Abstract

Arsenic is one of the most important risk factors for human health and exhibits carcinogenicity in human. Emerging lines of research indicate that mitochondria are important target organelles for metals toxicity in living cells. In this study male rats were sacrificed and then kidney and brain mitochondria were isolated using ultracentrifugation method. Then, multi-parametric assays including reactive oxygen species (ROS) formation, complex II and IV activity, outer membrane integrity, ATP level and release of cytochrome c release evaluated to predict the biochemical pathways involved in arsenic toxicity. Our results showed that arsenic (25-200 mu M) induced significant ROS formation rise and mitochondrial outer membrane damage in kidney and brain mitochondria, mitochondrial membrane potential collapse and mitochondrial ATP levels.
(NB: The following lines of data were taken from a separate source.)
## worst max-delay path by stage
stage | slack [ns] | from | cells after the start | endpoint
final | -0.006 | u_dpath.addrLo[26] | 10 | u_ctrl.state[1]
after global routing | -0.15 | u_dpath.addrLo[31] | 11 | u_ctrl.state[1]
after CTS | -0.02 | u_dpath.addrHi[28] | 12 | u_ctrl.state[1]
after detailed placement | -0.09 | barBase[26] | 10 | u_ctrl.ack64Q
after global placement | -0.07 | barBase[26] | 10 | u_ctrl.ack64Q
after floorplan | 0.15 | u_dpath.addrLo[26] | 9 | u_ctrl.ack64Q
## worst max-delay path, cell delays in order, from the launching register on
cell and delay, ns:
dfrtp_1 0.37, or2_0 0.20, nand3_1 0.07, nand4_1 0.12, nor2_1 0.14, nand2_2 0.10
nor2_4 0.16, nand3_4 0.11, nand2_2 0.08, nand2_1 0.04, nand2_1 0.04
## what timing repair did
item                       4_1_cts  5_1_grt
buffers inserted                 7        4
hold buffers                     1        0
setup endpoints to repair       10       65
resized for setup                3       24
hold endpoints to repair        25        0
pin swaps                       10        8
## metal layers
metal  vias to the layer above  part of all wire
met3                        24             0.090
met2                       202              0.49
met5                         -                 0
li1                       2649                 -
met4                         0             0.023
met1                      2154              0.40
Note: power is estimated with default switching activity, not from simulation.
File: src/rtl/twi_pkg.sv
package twi_pkg;
  localparam int OP_W   = 4;
  localparam int REG_W  = 2;
  localparam int POT_W  = 2;
  localparam int BYTE_W = OP_W + REG_W + POT_W;

  typedef enum logic [2:0] {
    PH_IDLE, PH_ADDR, PH_INSTR, PH_WDATA, PH_RDATA
  } phase_t;

  localparam logic [OP_W-1:0] OP_RD_WIPER = 4'b1001;
  localparam logic [OP_W-1:0] OP_LD_WIPER = 4'b1010;
  localparam logic [OP_W-1:0] OP_RD_STORE = 4'b1011;
  localparam logic [OP_W-1:0] OP_WR_STORE = 4'b1100;

  function automatic logic op_is_read(input logic [OP_W-1:0] op);
    return (op == OP_RD_WIPER) || (op == OP_RD_STORE);
  endfunction

  function automatic logic op_has_data(input logic [OP_W-1:0] op);
    return (op == OP_LD_WIPER) || (op == OP_WR_STORE);
  endfunction

  function automatic logic op_is_guarded(input logic [OP_W-1:0] op);
    return op == OP_WR_STORE;
  endfunction
endpackage

File: src/rtl/twi_line_sync.sv
module twi_line_sync #(
  parameter int STAGES = 2
) (
  input  logic clk,
  input  logic rst,
  input  logic scl_i,
  input  logic sda_i,
  output logic scl_o,
  output logic sda_o,
  output logic scl_rise_o,
  output logic scl_fall_o,
  output logic start_o,
  output logic stop_o
);
  logic [STAGES-1:0] scl_q, sda_q;
  logic scl_p, sda_p;

  generate
    if (STAGES < 2) begin : g_single
      always_ff @(posedge clk) begin
        if (rst) begin
          scl_q <= '1;
          sda_q <= '1;
        end else begin
          scl_q <= scl_i;
          sda_q <= sda_i;
        end
      end
    end else begin : g_chain
      always_ff @(posedge clk) begin
        if (rst) begin
          scl_q <= '1;
          sda_q <= '1;
        end else begin
          scl_q <= {scl_q[STAGES-2:0], scl_i};
          sda_q <= {sda_q[STAGES-2:0], sda_i};
        end
      end
    end
  endgenerate

  always_ff @(posedge clk) begin
    if (rst) begin
      scl_p <= 1'b1;
      sda_p <= 1'b1;
    end else begin
      scl_p <= scl_q[STAGES-1];
      sda_p <= sda_q[STAGES-1];
    end
  end

  assign scl_o      = scl_q[STAGES-1];
  assign sda_o      = sda_q[STAGES-1];
  assign scl_rise_o = scl_o & ~scl_p;
  assign scl_fall_o = ~scl_o & scl_p;
  assign start_o    = scl_o & scl_p & sda_p & ~sda_o;
  assign stop_o     = scl_o & scl_p & ~sda_p & sda_o;
endmodule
Significant decrease in the complex II and IV activity in brain without any change in kidney mitochondria suggests the inevitable role of oxidative stress in mitochondrial permeability transition-mediated cytochrome c release. Therefore, it is supposed that mitochondrial oxidative stress and uncoupling of oxidative phosphorylation may play key roles in arsenic toxicity towards isolated kidney and brain mitochondria. Also, comparison of present study with previous investigations supposed that liver is more susceptible to arsenic exposure and induction of oxidation stress-like condition than kidney and brain tissues.